Work order
Report the count of lines in the entries below that contain "register", and leave out everything else.

Data for review
=-=-=
==> src/soc_macros.svh <==
`ifndef SOC_MACROS_SVH
`define SOC_MACROS_SVH

// Bus widths
`define SOC_ADDR_W 32
`define SOC_DATA_W 32
`define SOC_REGION_W 4
`define SOC_FAR_W 28
`define SOC_DEV_W 4

// Regions from address bits 31:28
`define SOC_REGION_RAM 4'h1
`define SOC_REGION_BRIDGE 4'h5

// Devices behind the bridge, far address bits 27:24
`define SOC_DEV_LED 4'h0
`define SOC_DEV_ID 4'h1

`define SOC_RAM_WORDS 512
`define SOC_LED_W 10
`define SOC_SYS_ID 32'h5C0B_0001

`endif

==> src/soc_pkg.sv <==
`default_nettype none

`include "soc_macros.svh"

package soc_pkg;

	typedef logic [`SOC_ADDR_W-1:0] bus_addr_t;
	typedef logic [`SOC_DATA_W-1:0] bus_data_t;
	typedef logic [`SOC_REGION_W-1:0] region_t;
	typedef logic [`SOC_FAR_W-1:0] far_addr_t;
	typedef logic [`SOC_LED_W-1:0] led_t;

	// Requesting port, also the fault port code
	typedef enum logic [1:0] {
		PORT_NONE = 2'd0,
		PORT_A    = 2'd1,
		PORT_B    = 2'd2
	} port_id_t;

	// rw is high for a write
	typedef struct packed {
		logic      rw;
		bus_addr_t addr;
		bus_data_t wdata;
	} bus_req_t;

	typedef struct packed {
		logic      ready;
		bus_data_t rdata;
	} bus_rsp_t;

	typedef enum logic {
		ARB_IDLE,
		ARB_BUSY
	} arb_state_t;

	typedef enum logic [1:0] {
		BR_IDLE,
		BR_ACCESS,
		BR_DONE
	} bridge_state_t;

endpackage

`default_nettype wire

==> src/periph_bridge.sv <==
`default_nettype none

`include "soc_macros.svh"

module periph_bridge (
	input  wire                         i_clock,
	input  wire                         i_rst,
	input  wire                         i_req,
	input  wire soc_pkg::bus_req_t      i_bus,
	output soc_pkg::bus_rsp_t           o_rsp,
	output soc_pkg::led_t               o_led
);

	soc_pkg::bridge_state_t state;
	logic                   ready_q;
	soc_pkg::led_t          led_q;

	// Captured near request
	logic                   rw_q;
	soc_pkg::far_addr_t     far_q;
	soc_pkg::bus_data_t     wdata_q;

	soc_pkg::bus_data_t     rdata_q;
	soc_pkg::bus_data_t     far_rdata;
	logic [`SOC_DEV_W-1:0]  dev;

	assign dev = far_q[`SOC_FAR_W-1 -: `SOC_DEV_W];

	always_comb begin
		far_rdata = '0;
		if (!rw_q) begin
			case (dev)
				`SOC_DEV_LED: far_rdata = soc_pkg::bus_data_t'(led_q);
				`SOC_DEV_ID:  far_rdata = `SOC_SYS_ID;
				default:      far_rdata = '0;
			endcase
		end
	end

	// ==========================================================
	// Capture, access, return
	// ==========================================================

	always_ff @(posedge i_clock) begin
		if (i_rst) begin
			state   <= soc_pkg::BR_IDLE;
			ready_q <= 1'b0;
			led_q   <= '0;
		end else begin
			ready_q <= 1'b0;
			case (state)
				soc_pkg::BR_IDLE: begin
					// Held request after ready is not a new access
					if (i_req && !ready_q) begin
						state <= soc_pkg::BR_ACCESS;
					end
				end
				soc_pkg::BR_ACCESS: begin
					if (rw_q && (dev == `SOC_DEV_LED)) begin
						led_q <= wdata_q[`SOC_LED_W-1:0];
					end
					state <= soc_pkg::BR_DONE;
				end
				soc_pkg::BR_DONE: begin
					ready_q <= 1'b1;
					state   <= soc_pkg::BR_IDLE;
				end
				default: state <= soc_pkg::BR_IDLE;
			endcase
		end
	end

	always_ff @(posedge i_clock) begin
		if (state == soc_pkg::BR_IDLE) begin
			rw_q    <= i_bus.rw;
			far_q   <= i_bus.addr[`SOC_FAR_W-1:0];
			wdata_q <= i_bus.wdata;
		end
		if (state == soc_pkg::BR_ACCESS) begin
			rdata_q <= far_rdata;
		end
	end

	assign o_rsp = '{ready: ready_q, rdata: rdata_q};
	assign o_led = led_q;

endmodule

`default_nettype wire

==> config.mk <==
export PLATFORM = sky130hd
export DESIGN_NAME = periph_bridge
export DESIGN_NICKNAME = d
export VERILOG_FILES = /design/src/soc_pkg.sv /design/src/periph_bridge.sv
export VERILOG_INCLUDE_DIRS = /design/src
export SDC_FILE = /design/constraint.sdc
export NUM_CORES = 1
export LEC_CHECK = 0
export CAP_MARGIN = 10
export CORE_MARGIN = 2
export CORE_UTILIZATION = 37
export DETAILED_ROUTE_END_ITERATION = 8
export DONT_BUFFER_PORTS = 1
export GPL_TIMING_DRIVEN = 1
export PLACE_DENSITY = 0.48
export SLEW_MARGIN = 25
export SYNTH_ARGS = -nofsm -noshare
export SYNTH_HDL_FRONTEND = slang
export SYNTH_SLANG_ARGS = --single-unit
==> constraint.sdc <==
create_clock -name i_clock -period 4.33 [get_ports i_clock]
set_clock_uncertainty 0.2 [all_clocks]
set_input_delay 1.299 -clock i_clock [delete_from_list [all_inputs] [get_ports i_clock]]
set_output_delay 1.299 -clock i_clock [all_outputs]
set_load 0.02 [all_outputs]
==> results of run 1 <==
-- cell usage in the layout, fill, tap and decap left out, types with 2 or more instances in the layout --
cell                       count
sky130_fd_sc_hd__nor2_1        3
sky130_fd_sc_hd__edfxtp_1     26
sky130_fd_sc_hd__dfxtp_1      13
sky130_fd_sc_hd__clkbuf_8      5
sky130_fd_sc_hd__and2_1       10
sky130_fd_sc_hd__conb_1       15
sky130_fd_sc_hd__mux2i_1      10
sky130_fd_sc_hd__clkbuf_1      2
sky130_fd_sc_hd__nand2b_1     21
-- stage by stage --
| stage | setup slack (ns) | hold slack [ns] |
|---|---|---|
| 2_1_floorplan | 2.096 | 0.2443 |
| 3_3_place_gp | 2.169 | 0.2531 |
| 3_5_place_dp | 2.162 | 0.2809 |
| 4_1_cts | 1.837 | 0.2855 |
| 5_1_grt | 1.807 | 0.3204 |
| 6_report | 1.856 | 0.2901 |
-- cells in the mapped netlist --
cell and n:
sky130_fd_sc_hd__and2_1 10, sky130_fd_sc_hd__buf_4 22, sky130_fd_sc_hd__buf_6 1, sky130_fd_sc_hd__clkbuf_1 2
sky130_fd_sc_hd__conb_1 1, sky130_fd_sc_hd__dfxtp_1 13, sky130_fd_sc_hd__edfxtp_1 26, sky130_fd_sc_hd__inv_1 1
sky130_fd_sc_hd__mux2i_1 10, sky130_fd_sc_hd__nand2_1 1, sky130_fd_sc_hd__nand2b_1 21, sky130_fd_sc_hd__nor2_1 4
sky130_fd_sc_hd__nor3_1 1, sky130_fd_sc_hd__nor3_2 1, sky130_fd_sc_hd__nor3b_1 1, sky130_fd_sc_hd__nor4b_4 1
sky130_fd_sc_hd__o21a_1 1, sky130_fd_sc_hd__or3_4 1
-- flip-flops by register name, indices dropped and copies added, names as in the netlist --
signal and cells:
far_q 4, o_led 10, rdata_q 11, ready_q 1, rw_q 1, state 2
wdata_q 10
-- power by group through the flow --
stage          Sequential, W  Clock, W  Combinational [W]
2_1_floorplan       0.000439         0          0.0000455
3_3_place_gp        0.000441         0          0.0000345
3_5_place_dp        0.000441         0          0.0000355
4_1_cts             0.000433  0.000238          0.0000354
5_1_grt             0.000435  0.000251          0.0000391
6_report            0.000433  0.000227          0.0000351
-- routing by layer --
layer | routed length, um | track usage, % | vias to the layer above
li1 | - | - | 352
met1 | 942 | 11.57 | 309
met2 | 875 | 13.12 | 46
met3 | 263 | 6.782 | 5
met4 | 51 | 6.624 | 0
met5 | 0 | 0 | -
-- cells by family (layout without fill, tap and decap cells) --
kind of cell,after synthesis,after routing,share of synthesized area (%)
and+or+nand+nor,41,41,16.78
AOI/OAI and AO/OA,1,1,0.4664
muxes,10,10,6.216
buffers and inverters,26,10,11.66
DFF,39,39,64.65
other,1,15,0.2329
-- cell type report --
| cell class | count | area (sq um) |
|---|---|---|
| fillers | 398 | 2454 |
| flip-flops and latches | 39 | 1041 |
| multi-input cells | 67 | 436.7 |
| clock buffers | 7 | 76.32 |
| well taps | 50 | 62.56 |
| repair buffers | 1 | 7.507 |
| clock inverters | 1 | 5.005 |
| inverters | 1 | 3.754 |
-- how the worst max path moves through the flow --
stage	depth (start not counted)	end	startpoint
6_report	1	o_rsp[19]	rdata_q[28]
5_1_grt	1	o_rsp[19]	rdata_q[28]
2_1_floorplan	1	o_rsp[17]	rdata_q[28]
4_1_cts	1	o_rsp[19]	rdata_q[28]
3_3_place_gp	1	o_rsp[19]	rdata_q[28]
3_5_place_dp	1	o_rsp[19]	rdata_q[28]
==> results.py, run 1 <==
metrics = {
    "setup_path": {
        "worst_path_max_delay_cell": "sky130_fd_sc_hd__buf_4",
        "r2r-start": "far_q[25]",
        "r2r_end": "o_led[1]",
        "timing.reg2reg.worst_path_depth": 3,
        "timing.critical_path.buf_inv": 1,
        "worstSetupStartpointType": "register",
        "critPathCaptureType": "primary output",
        "r2r_setup_slack_ns": 2.25,
        "critical_path_class": "reg2out",
        "critical_path_arrival_ns": 0.97,
        "timing.critical_path.max_delay_family": "buffers and inverters",
        "critPathRequiredTime_ns": 2.83,
        "crit_chain": "buf_4",
        "critical_path_peak_fanout": 7,
        "worst_path_largest_cell_delay_ns": 0.36,
    },
    "power_and_ir_drop": {
        "switching_share_pct": 22.29,
        "power.share.sequential_pct": 62.3,
        "irDropWorstVdd_mv": 0.2670,
        "p_clk_share_pct": 32.7,
        "p_comb_share_pct": 5.1,
        "switchingPower_w": 0.0001548,
        "intPower_w": 0.0005398,
        "power_total_w": 0.0006946,
        "power_per_cell_area_mw_per_mm2": 425.4,
        "p_leak_nw": 0.5785,
    },
    "route": {
        "route.detailed.vias_per_inst": 4.289,
        "dr.first_iter.drc_count": 4,
        "drtAntennaViolNets": 0,
        "detail_route.wirelength_um": 2133,
        "detailedRoute.firstPassIterationCount": 3,
        "detail_route.drc_violations": 0,
        "routedWlPerCell_um": 12.85,
        "routed-via-count": 712,
    },
    "global_routing": {
        "grt_pass1_wl_um": 3608,
        "grt_use_total_pct": 9.982,
        "grt_max_degree": 24,
        "gr-total-overflow": 0,
        "antenna_found_initial": 0,
        "first_global_vias": 689,
    },
    "floorplanning": {
        "core_area_sq_mm": 0.004086,
        "floorplan.die.width_um": 69.97,
        "ioPinCount": 111,
        "num_rows": 23,
        "die_height_um": 69.97,
        "floorplan.initialDensity_pct": 39.41,
        "dieArea_sq_mm": 0.004896,
    },
    "timing": {
        "setup-violations-final": 0,
        "final_max_slew_viol_count": 0,
        "unrepaired_setup_endpoints_after_global_routing": "false",
        "slew_headroom_pct": 44.41,
        "finalCriticalPeriod_ns": 2.474,
        "setup-tns-final_ns": 0,
        "fin_crit_sh_pct": 57.13,
        "worst_slew_pin_slew_ns": 0.8303,
        "max_clock_freq_mhz": 404.2,
        "finalHoldViolations": 0,
    },
    "yosys": {
        "cell_type_contributing_the_most_total_cell_area_after_synthesis": "sky130_fd_sc_hd__edfxtp_1",
        "postSynthAreaPerCell_sq_um": 13.65,
        "synth_seq_cells": 39,
        "post_synth_num_cell_types": 18,
        "synthesis.yosys.warnings": 0,
        "yosysSeqAreaShare_pct": 64.65,
        "netlist.area_leader.share_pct": 48.48,
        "gate_count_post_synth": 118,
        "syn_area_sq_mm": 0.001610,
        "synthTopCellsByArea": "sky130_fd_sc_hd__edfxtp_1 (48%), sky130_fd_sc_hd__dfxtp_1 (16%), sky130_fd_sc_hd__buf_4 (10%)",
    },
    "clock_network": {
        "cts-resized-gates": 0,
        "cts_hold_buffers": 0,
        "post_cts.repair.setup_buffers": 0,
        "clock_tree_from_tritoncts": "yes",
        "cts_sinks": 39,
        "worstSkewPairLatency_ns": 0.29,
        "cts_max_path_buffers": 2,
        "cts.htree.levels": 2,
        "clock-root-buffer": "sky130_fd_sc_hd__clkbuf_8",
        "cts_made_buffers": 5,
        "cts.clk_slew.worst_paths_ns": 0.07,
    },
    "job": {
        "cap_violations": 0,
    },
    "finish": {
        "instances_no_fill": 166,
        "antennaDiodeCount": 0,
        "final_core_util_pct": 39.96,
        "num-nets-final": 183,
        "stdcell_area_sq_mm": 0.001633,
        "flow.area_growth_from_synthesis_pct": 1.399,
        "drive_gt1_share_pct": 9.483,
    },
    "placement": {
        "numPortBuffers": 0,
        "place.detailed.hpwl_um": 1583,
        "place_area_sq_mm": 0.001551,
        "place_inst": 158,
        "globalplace.congestion": 0.7061,
    },
    "worst_hold_path": {
        "hold_path_depth": 1,
        "hold_path_class": "reg2reg",
        "min_from": "state[0]",
        "hold-path-endpoint": "ready_q",
    },
    "outcome": {
        "outcome": "complete, no violations",
    },
}
Note: power is estimated with default switching activity, not from simulation.
==> run 2: changes to the inputs <==
clock period = 2.4 ns   (was 4.33 ns; I/O delays follow)
==> results.py, run 2 (synthesis gave the netlist of run 1 again) <==
metrics = {
    "setup_path": {
        "crit_path_cell_count": 1,
        "critical_path_arrival_ns": 0.96,
        "r2r-start": "far_q[25]",
        "timing.critical_path.max_delay_family": "buffers and inverters",
        "worst_path_max_delay_cell": "sky130_fd_sc_hd__buf_4",
        "worst_path_largest_cell_delay_ns": 0.36,
        "critical_path_class": "reg2out",
        "critPathCaptureType": "primary output",
        "endpoint": "o_rsp[19]",
        "critPathRequiredTime_ns": 1.48,
        "crit_start": "rdata_q[28]",
        "r2r_end": "o_led[5]",
        "worstSetupStartpointType": "register",
        "timing.critical_path.buf_inv": 1,
        "r2r_setup_slack_ns": 0.62,
        "timing.reg2reg.worst_path_depth": 4,
        "crit_chain": "buf_4",
        "critical_path_peak_fanout": 7,
    },
    "power_and_ir_drop": {
        "irDropWorstVdd_mv": 0.4223,
        "power_per_cell_area_mw_per_mm2": 758.2,
        "p_leak_nw": 0.5878,
    },
    "timing": {
        "fin_crit_sh_pct": 78.28,
        "setup-violations-final": 0,
        "finalHoldViolations": 0,
        "max_clock_freq_mhz": 532.3,
        "setup-tns-final_ns": 0,
        "unrepaired_setup_endpoints_after_global_routing": "false",
        "hold_ws_ns": 0.2824,
        "finalCriticalPeriod_ns": 1.879,
        "final_max_slew_viol_count": 0,
    },
    "route": {
        "drtAntennaViolNets": 0,
        "detailedRoute.firstPassIterationCount": 4,
        "routed-via-count": 712,
        "routedWlPerCell_um": 12.47,
        "detail_route.drc_violations": 0,
        "route.detailed.vias_per_inst": 4.238,
        "detail_route.wirelength_um": 2095,
        "dr.first_iter.drc_count": 33,
    },
    "finish": {
        "num-nets-final": 185,
        "stdcell_area_sq_mm": 0.001645,
        "flow.area_growth_from_synthesis_pct": 2.176,
        "antennaDiodeCount": 0,
        "drive_gt1_share_pct": 10.17,
        "largest_reg_flops": 11,
        "layout.cells.most_common_list": "sky130_fd_sc_hd__edfxtp_1 (26), sky130_fd_sc_hd__nand2b_1 (21), sky130_fd_sc_hd__conb_1 (15), sky130_fd_sc_hd__dfxtp_1 (13)",
        "leading_cell_type_in_the_layout_fill_and_taps_excluded": "sky130_fd_sc_hd__edfxtp_1",
        "largest-register": "rdata_q",
    },
    "clock_network": {
        "clock_tree_from_tritoncts": "yes",
        "cts_made_buffers": 5,
        "clock-root-buffer": "sky130_fd_sc_hd__clkbuf_8",
        "cts-resized-gates": 0,
        "cts.clk_slew.worst_paths_ns": 0.07,
        "cts_hold_buffers": 0,
        "cts.htree.levels": 2,
        "cts_max_path_buffers": 2,
        "cts_sinks": 39,
        "worstSkewPairLatency_ns": 0.28,
        "post_cts.repair.setup_buffers": 0,
    },
    "floorplanning": {
        "floorplan.die.width_um": 69.97,
        "ioPinCount": 111,
        "core_area_sq_mm": 0.004086,
        "floorplan.initialDensity_pct": 39.41,
        "die_height_um": 69.97,
        "num_rows": 23,
        "dieArea_sq_mm": 0.004896,
    },
    "global_routing": {
        "first_global_vias": 699,
        "gr-total-overflow": 0,
        "grt_use_total_pct": 9.396,
        "grt_pass1_wl_um": 3415,
        "antenna_found_initial": 0,
        "grt_max_degree": 24,
    },
    "placement": {
        "numPortBuffers": 0,
        "place_area_sq_mm": 0.001564,
        "globalplace.congestion": 0.7039,
    },
    "worst_hold_path": {
        "hold_path_class": "reg2reg",
    },
    "job": {
        "cap_violations": 0,
    },
    "outcome": {
        "outcome": "complete, no violations",
    },
}
## run 2: changes by cell type in the layout (fill, tap and decap cells not counted), sizes merged
cell,previous run,this run
buf,1,3
## run 2: per-layer routing
metal | vias up | GRT usage [%] | routed length, um
met4 | 0 | 5.769 | 66
met1 | 302 | 10.63 | 929
li1 | 353 | - | -
met5 | - | 0 | 0
met2 | 49 | 12.28 | 819
met3 | 8 | 7.215 | 279
## run 2: layout make-up
class                      instances  area, sq um
fill                             383         2441
sequential                        39         1041
multi-input combinational         67        434.2
clock buffer                       7        76.32
tap                               50        62.56
timing repair buffer               3        22.52
clock inverter                     1        5.005
inverter                           1        3.754
## run 2: power breakdown
| part | internal [W] | switching [W] | leakage [nW] |
|---|---|---|---|
| clock | 0.000203 | 0.000199 | 0.0422 |
| combinational | 0.0000171 | 0.0000487 | 0.187 |
| sequential | 0.000755 | 0.0000248 | 0.358 |
| total | 0.000975 | 0.000272 | 0.588 |
## run 2: per-stage QoR
step	setup slack (ns)	power [W]	utilization, %	cells
floorplan	0.7453	0.0008744	-	132
global placement	0.6580	0.0008593	38.27	160
detailed placement	0.6427	0.0008609	38.27	160
CTS	0.5044	0.001268	40.26	168
global route	0.4692	0.001306	40.26	168
finish	0.5213	0.001247	40.26	168
## run 2: worst min-delay path by stage
stage              from  endpoint  cells past startpoint
2_1_floorplan  state[0]  state[0]                      1
3_3_place_gp   state[0]   ready_q                      1
3_5_place_dp   state[0]   ready_q                      1
4_1_cts        state[0]   ready_q                      1
5_1_grt           i_rst  state[1]                      1
6_report       state[0]   ready_q                      1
=-=-=
Solution to this exercise
4